## The problem
Output exactly the lines below, starting with the line that has "assign dec.op = op;" and going on through the line that has "case (dec.op)", both included, and no other lines.
--- Dataset records ---
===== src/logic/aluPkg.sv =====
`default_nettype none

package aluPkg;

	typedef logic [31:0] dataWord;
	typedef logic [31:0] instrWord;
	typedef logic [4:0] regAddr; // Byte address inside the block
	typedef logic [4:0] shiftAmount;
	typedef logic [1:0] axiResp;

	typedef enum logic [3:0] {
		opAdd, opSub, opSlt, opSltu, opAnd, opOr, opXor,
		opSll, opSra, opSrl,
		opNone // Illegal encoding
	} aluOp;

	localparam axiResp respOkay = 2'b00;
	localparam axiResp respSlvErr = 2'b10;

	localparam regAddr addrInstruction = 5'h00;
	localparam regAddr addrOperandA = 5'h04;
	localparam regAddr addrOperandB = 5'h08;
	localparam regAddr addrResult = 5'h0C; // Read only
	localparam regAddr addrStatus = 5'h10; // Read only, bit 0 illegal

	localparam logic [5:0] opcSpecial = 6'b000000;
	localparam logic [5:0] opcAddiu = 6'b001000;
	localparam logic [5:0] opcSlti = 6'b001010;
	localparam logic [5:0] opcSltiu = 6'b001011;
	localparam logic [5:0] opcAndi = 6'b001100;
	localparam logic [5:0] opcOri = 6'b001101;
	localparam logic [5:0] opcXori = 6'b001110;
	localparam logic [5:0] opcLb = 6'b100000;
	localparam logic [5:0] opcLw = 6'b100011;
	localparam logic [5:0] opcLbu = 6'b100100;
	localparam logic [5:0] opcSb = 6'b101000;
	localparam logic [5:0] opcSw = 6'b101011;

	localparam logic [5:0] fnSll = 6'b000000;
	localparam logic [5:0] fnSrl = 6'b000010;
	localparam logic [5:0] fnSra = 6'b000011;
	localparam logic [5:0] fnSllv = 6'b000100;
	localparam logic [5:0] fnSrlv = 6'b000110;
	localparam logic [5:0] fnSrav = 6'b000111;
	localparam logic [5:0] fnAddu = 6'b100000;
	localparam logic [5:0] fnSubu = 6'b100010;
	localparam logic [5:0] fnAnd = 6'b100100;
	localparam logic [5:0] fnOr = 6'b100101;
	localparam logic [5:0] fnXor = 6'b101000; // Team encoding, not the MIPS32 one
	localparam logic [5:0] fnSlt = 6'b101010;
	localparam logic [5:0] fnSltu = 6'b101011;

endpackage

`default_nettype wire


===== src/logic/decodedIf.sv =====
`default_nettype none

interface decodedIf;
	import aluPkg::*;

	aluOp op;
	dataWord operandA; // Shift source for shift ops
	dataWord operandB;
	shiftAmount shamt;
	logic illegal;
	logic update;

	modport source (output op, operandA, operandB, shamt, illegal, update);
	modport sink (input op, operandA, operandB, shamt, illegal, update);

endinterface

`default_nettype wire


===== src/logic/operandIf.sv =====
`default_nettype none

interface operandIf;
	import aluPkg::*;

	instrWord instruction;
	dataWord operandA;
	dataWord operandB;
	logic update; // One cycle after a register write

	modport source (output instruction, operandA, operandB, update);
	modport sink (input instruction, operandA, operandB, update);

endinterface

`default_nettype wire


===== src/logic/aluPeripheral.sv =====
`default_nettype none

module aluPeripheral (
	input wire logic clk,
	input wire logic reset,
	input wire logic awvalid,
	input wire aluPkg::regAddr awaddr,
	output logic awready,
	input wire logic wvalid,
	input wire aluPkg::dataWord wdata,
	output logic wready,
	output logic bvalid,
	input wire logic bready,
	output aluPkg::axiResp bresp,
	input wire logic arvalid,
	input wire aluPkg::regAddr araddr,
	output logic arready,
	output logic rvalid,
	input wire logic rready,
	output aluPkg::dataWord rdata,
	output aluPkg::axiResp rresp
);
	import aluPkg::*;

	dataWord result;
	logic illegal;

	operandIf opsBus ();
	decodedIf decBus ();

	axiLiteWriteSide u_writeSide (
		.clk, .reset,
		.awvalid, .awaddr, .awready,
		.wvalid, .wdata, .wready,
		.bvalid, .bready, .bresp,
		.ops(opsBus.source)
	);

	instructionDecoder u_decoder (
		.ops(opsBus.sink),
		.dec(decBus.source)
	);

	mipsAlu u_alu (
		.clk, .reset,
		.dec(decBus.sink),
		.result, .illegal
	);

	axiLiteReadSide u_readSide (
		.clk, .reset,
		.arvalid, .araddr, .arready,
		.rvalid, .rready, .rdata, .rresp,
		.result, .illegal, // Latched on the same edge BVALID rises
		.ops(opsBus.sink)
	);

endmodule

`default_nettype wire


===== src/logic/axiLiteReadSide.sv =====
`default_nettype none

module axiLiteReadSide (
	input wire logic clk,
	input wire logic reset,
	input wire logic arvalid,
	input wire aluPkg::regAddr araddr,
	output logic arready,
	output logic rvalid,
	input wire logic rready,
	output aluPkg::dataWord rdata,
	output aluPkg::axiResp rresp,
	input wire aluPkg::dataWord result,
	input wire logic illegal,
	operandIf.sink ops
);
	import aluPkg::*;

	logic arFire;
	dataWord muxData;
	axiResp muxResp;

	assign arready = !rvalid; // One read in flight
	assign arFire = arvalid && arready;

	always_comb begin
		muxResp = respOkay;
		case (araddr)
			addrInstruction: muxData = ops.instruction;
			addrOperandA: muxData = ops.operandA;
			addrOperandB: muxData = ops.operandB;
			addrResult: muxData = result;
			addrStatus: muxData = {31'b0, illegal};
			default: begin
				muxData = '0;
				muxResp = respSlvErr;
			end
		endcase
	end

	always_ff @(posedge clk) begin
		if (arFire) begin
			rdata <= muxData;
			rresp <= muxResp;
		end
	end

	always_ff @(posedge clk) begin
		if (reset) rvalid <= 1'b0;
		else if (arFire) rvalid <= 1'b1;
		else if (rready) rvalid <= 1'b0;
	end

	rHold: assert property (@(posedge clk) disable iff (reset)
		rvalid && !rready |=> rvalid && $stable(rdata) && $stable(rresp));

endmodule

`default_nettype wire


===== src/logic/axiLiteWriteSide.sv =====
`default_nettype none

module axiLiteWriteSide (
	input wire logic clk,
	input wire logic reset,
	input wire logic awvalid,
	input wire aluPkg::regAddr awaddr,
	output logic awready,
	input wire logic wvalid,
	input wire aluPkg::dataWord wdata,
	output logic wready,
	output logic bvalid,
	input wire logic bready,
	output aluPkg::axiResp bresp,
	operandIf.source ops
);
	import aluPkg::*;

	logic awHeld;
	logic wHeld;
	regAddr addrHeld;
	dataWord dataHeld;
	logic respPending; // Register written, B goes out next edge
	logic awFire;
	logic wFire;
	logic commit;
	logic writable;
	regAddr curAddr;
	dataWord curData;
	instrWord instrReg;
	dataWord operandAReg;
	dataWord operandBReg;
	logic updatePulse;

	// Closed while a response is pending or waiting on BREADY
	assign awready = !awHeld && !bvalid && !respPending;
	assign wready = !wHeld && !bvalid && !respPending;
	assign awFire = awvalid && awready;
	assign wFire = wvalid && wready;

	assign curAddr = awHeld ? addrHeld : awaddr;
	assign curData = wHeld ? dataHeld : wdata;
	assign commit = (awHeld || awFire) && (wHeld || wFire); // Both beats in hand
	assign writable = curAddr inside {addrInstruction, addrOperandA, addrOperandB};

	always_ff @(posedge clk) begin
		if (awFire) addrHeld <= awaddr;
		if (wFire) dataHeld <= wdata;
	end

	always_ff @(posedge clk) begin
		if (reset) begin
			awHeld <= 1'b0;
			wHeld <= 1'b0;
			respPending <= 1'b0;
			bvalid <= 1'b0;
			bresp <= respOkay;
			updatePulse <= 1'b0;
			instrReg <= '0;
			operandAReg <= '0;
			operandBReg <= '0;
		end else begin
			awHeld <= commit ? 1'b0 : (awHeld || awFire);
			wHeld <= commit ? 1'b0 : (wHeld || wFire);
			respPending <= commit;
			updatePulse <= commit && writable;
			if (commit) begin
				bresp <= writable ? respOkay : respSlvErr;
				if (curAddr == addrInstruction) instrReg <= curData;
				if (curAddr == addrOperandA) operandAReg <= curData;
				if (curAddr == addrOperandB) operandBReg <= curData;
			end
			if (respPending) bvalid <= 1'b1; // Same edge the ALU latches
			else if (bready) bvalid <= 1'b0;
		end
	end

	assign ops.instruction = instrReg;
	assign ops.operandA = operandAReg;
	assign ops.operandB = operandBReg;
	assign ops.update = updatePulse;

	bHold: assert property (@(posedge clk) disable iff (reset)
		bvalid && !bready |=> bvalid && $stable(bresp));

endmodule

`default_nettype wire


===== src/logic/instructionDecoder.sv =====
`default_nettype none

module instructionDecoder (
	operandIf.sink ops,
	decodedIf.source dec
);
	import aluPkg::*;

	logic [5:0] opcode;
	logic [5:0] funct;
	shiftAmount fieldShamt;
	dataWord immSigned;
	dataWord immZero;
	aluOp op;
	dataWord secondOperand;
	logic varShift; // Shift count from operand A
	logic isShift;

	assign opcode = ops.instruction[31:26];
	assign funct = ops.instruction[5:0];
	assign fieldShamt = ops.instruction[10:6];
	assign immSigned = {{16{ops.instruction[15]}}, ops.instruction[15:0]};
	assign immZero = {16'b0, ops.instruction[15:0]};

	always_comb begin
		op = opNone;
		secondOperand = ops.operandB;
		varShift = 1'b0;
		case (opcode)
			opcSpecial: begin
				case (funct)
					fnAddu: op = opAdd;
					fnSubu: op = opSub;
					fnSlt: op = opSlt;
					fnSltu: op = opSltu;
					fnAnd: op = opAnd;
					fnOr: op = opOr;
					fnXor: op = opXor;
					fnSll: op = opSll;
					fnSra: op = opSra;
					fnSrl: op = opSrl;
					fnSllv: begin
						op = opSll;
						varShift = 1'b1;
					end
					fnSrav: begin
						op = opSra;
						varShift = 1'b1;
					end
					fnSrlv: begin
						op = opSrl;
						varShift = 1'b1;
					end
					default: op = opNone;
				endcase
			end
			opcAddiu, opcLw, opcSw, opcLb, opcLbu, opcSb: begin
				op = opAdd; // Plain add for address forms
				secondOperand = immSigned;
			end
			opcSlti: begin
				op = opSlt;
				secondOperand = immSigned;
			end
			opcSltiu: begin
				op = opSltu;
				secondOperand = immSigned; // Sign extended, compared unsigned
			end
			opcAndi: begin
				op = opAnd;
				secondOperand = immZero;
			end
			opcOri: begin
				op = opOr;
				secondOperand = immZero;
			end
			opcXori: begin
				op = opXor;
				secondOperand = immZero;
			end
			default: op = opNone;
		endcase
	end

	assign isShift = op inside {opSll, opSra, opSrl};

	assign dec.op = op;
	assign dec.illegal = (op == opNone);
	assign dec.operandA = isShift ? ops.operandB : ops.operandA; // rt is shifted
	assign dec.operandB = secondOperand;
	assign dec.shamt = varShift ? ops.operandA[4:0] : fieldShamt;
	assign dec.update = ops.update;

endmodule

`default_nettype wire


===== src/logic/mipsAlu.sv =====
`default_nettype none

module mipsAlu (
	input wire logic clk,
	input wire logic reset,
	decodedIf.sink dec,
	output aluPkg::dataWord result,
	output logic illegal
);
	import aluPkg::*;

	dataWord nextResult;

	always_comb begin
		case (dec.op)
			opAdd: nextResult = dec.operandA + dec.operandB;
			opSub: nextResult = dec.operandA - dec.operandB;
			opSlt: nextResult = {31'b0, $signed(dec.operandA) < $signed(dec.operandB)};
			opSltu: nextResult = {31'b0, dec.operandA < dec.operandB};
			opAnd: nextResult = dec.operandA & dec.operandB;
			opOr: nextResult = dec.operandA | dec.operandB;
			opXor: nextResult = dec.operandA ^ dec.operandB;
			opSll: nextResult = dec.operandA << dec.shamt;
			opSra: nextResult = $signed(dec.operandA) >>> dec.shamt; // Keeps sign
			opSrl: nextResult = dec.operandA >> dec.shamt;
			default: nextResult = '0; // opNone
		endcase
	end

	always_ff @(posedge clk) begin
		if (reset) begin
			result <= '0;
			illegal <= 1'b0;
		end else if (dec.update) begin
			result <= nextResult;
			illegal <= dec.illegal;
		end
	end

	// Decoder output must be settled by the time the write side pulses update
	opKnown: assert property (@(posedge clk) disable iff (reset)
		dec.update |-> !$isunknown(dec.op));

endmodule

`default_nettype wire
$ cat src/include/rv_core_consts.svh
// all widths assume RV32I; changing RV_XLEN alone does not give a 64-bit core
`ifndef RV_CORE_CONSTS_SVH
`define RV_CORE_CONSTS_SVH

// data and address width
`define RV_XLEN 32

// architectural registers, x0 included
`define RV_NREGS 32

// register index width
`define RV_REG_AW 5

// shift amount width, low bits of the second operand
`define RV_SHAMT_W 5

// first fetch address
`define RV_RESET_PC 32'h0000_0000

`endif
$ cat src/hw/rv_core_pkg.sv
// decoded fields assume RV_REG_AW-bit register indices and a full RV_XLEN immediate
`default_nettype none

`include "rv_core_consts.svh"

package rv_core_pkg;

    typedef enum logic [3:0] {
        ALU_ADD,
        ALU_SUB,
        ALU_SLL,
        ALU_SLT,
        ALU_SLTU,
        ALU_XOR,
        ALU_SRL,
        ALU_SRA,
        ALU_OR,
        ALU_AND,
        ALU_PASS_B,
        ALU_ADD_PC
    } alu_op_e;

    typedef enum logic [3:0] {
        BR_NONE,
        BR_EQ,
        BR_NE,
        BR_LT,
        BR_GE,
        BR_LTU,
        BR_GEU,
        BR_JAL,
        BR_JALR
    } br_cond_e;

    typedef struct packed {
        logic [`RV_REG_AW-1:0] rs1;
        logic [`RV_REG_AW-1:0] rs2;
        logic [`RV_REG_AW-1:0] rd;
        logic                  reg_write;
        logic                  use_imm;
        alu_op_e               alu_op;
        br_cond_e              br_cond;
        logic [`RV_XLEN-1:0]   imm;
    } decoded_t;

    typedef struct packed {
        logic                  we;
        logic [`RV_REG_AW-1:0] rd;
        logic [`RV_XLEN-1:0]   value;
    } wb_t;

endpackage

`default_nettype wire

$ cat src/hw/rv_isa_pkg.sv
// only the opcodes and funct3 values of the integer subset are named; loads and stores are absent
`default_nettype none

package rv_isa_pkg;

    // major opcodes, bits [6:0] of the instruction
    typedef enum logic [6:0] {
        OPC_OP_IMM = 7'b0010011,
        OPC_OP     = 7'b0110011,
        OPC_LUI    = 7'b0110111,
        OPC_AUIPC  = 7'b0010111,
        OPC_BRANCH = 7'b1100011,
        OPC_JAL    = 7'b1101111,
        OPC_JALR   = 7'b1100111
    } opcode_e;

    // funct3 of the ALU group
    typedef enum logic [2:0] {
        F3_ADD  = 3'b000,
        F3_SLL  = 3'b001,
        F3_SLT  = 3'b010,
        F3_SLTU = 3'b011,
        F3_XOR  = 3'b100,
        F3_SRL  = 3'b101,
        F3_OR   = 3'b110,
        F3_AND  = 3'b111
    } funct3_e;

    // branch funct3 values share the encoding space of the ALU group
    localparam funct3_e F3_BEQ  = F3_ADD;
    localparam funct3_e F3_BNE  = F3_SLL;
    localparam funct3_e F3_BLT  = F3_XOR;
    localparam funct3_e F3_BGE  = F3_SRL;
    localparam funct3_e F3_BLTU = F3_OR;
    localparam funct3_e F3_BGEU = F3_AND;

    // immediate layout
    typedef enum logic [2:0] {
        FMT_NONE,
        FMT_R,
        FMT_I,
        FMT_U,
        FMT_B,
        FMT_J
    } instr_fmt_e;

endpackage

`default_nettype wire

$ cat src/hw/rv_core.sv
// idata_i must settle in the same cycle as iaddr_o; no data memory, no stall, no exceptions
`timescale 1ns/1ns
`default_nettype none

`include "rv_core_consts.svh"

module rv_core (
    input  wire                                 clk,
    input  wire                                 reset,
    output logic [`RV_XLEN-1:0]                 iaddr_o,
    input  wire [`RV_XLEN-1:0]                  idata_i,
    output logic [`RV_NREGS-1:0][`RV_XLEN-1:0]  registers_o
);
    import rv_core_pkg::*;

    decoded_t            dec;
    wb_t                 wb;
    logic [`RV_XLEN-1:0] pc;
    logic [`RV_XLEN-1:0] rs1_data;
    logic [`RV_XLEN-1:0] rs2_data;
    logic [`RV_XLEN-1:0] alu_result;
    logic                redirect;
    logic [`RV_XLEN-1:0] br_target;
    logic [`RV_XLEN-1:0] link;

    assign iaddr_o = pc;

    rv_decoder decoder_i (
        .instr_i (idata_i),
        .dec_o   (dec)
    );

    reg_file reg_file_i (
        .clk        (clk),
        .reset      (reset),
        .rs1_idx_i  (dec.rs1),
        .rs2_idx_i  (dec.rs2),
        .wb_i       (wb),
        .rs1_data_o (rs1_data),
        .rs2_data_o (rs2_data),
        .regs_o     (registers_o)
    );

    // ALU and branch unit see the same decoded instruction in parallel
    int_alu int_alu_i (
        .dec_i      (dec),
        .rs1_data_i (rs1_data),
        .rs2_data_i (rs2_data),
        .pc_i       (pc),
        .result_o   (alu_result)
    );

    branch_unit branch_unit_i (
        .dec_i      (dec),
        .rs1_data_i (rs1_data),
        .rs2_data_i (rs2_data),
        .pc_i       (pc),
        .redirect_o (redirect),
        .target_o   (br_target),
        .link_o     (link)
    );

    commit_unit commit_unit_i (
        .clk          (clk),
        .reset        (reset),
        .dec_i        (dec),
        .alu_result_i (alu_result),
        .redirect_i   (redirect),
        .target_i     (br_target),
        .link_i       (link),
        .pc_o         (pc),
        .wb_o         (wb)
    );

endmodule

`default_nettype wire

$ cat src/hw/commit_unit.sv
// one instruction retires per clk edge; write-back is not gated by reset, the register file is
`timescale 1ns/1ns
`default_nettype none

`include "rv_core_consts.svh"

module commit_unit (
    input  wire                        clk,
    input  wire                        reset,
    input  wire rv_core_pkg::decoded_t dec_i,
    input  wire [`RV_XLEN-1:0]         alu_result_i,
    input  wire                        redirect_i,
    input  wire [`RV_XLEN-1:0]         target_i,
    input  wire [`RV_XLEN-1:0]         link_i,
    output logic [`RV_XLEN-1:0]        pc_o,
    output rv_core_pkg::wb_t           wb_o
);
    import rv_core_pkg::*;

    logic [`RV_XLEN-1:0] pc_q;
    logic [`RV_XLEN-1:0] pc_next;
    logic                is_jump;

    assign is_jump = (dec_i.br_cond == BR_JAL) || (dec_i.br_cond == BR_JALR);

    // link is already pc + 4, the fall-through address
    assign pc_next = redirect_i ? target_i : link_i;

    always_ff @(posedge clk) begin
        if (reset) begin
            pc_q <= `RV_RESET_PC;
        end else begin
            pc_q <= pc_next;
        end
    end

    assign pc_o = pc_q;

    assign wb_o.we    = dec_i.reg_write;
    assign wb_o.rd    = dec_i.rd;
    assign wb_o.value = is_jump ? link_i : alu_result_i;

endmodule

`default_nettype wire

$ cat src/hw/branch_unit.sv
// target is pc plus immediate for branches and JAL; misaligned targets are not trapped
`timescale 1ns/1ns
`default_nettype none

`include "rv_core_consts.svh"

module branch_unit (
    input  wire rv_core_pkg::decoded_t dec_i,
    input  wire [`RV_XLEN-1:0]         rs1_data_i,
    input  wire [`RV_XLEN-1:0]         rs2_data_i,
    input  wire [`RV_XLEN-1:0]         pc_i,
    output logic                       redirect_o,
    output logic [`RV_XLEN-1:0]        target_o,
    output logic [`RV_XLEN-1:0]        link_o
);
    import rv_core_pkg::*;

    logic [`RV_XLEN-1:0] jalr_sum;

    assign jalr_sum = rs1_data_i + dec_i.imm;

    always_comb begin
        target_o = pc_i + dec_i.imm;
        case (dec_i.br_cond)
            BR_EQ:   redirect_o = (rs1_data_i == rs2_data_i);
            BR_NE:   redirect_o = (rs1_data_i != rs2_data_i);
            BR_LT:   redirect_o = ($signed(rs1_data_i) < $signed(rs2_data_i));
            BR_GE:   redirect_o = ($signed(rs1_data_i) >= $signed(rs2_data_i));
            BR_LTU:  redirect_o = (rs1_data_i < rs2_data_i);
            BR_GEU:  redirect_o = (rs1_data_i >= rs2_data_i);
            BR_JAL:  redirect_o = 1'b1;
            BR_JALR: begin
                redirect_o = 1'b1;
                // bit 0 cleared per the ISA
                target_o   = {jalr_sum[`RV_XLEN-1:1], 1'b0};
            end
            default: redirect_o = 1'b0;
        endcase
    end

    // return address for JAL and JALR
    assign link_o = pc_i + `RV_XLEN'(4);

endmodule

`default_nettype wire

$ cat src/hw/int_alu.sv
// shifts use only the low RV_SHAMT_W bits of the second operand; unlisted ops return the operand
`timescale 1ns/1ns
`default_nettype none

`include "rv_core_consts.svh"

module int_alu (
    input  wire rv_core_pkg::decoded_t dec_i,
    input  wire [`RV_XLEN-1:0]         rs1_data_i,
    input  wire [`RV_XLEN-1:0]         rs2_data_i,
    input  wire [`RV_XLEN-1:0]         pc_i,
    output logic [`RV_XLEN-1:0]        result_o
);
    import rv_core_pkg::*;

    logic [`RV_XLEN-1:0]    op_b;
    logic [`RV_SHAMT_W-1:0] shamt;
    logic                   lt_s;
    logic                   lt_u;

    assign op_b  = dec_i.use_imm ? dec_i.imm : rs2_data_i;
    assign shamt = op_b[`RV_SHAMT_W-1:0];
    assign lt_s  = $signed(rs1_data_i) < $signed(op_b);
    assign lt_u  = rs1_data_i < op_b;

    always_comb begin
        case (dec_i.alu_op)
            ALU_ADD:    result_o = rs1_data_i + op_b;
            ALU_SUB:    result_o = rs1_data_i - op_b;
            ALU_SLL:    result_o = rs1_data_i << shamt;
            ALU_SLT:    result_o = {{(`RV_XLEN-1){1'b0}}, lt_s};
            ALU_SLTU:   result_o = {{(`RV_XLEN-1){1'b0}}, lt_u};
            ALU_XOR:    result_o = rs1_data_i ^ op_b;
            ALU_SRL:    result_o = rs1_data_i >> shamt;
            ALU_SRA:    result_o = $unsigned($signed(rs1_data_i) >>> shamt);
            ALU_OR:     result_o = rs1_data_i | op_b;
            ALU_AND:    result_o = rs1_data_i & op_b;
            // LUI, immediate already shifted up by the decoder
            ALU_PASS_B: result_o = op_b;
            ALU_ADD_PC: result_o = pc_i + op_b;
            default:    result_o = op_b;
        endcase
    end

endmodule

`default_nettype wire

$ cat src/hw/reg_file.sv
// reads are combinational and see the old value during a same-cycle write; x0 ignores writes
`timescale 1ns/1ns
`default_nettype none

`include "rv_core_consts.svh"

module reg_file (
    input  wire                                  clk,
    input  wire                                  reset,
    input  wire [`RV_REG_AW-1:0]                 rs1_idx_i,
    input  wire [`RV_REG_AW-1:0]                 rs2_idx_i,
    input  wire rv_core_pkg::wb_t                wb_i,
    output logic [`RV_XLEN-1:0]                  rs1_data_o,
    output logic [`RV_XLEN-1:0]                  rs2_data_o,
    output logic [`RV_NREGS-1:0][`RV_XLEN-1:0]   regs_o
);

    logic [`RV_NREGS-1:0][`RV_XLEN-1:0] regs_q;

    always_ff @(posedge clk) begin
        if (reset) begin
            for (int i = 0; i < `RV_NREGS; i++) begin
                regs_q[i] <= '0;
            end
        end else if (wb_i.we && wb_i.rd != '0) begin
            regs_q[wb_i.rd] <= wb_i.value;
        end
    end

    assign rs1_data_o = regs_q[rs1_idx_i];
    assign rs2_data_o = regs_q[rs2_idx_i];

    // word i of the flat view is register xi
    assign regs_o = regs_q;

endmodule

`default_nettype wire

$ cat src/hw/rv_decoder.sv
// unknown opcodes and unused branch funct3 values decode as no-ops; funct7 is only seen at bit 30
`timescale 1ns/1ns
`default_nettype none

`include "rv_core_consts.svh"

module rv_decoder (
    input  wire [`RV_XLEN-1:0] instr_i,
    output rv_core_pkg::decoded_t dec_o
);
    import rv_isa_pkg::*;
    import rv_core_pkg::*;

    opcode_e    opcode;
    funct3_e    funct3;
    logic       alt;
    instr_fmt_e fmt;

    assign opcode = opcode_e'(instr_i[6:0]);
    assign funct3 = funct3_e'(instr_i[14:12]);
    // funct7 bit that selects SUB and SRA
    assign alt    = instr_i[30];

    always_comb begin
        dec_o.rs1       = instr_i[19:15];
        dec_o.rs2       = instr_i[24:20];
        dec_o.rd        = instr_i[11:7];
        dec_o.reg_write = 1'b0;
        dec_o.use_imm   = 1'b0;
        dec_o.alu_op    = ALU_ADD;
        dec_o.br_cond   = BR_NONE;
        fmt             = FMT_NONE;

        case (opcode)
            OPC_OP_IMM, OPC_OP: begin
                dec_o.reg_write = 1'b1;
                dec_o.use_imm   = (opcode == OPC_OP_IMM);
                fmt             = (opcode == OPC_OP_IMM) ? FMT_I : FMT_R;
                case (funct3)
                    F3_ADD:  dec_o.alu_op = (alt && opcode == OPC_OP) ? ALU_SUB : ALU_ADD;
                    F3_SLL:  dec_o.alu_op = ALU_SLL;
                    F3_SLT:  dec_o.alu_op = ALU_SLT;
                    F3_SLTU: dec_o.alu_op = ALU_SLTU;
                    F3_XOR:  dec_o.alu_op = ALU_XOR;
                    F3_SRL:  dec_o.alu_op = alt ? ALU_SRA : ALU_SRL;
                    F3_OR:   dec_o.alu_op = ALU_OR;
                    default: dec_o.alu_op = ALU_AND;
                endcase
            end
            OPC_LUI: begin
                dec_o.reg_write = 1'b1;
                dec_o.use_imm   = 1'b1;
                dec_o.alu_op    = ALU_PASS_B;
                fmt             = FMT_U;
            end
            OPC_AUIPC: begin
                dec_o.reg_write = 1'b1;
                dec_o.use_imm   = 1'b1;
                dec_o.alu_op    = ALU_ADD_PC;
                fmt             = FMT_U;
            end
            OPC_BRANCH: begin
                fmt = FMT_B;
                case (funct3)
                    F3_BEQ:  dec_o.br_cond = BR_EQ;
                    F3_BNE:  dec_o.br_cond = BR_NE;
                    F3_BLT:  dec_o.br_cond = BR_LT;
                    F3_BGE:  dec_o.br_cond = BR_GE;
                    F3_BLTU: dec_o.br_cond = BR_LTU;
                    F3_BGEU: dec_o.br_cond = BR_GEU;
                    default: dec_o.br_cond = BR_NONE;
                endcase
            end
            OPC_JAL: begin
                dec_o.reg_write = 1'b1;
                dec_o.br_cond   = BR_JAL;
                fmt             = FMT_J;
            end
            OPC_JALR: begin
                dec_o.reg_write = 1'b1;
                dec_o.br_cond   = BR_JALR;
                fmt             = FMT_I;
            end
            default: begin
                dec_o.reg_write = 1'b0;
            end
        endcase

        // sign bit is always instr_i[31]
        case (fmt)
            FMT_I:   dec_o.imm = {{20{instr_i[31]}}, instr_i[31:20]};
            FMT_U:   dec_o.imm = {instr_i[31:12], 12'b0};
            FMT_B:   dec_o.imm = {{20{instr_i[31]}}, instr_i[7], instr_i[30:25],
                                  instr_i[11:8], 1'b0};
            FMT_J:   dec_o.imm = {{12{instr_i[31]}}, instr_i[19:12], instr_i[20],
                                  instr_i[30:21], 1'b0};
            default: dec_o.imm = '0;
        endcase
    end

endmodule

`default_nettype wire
---
## Exercise solution
	assign dec.op = op;
	assign dec.illegal = (op == opNone);
	assign dec.operandA = isShift ? ops.operandB : ops.operandA; // rt is shifted
	assign dec.operandB = secondOperand;
	assign dec.shamt = varShift ? ops.operandA[4:0] : fieldShamt;
	assign dec.update = ops.update;

endmodule

`default_nettype wire


===== src/logic/mipsAlu.sv =====
`default_nettype none

module mipsAlu (
	input wire logic clk,
	input wire logic reset,
	decodedIf.sink dec,
	output aluPkg::dataWord result,
	output logic illegal
);
	import aluPkg::*;

	dataWord nextResult;

	always_comb begin
		case (dec.op)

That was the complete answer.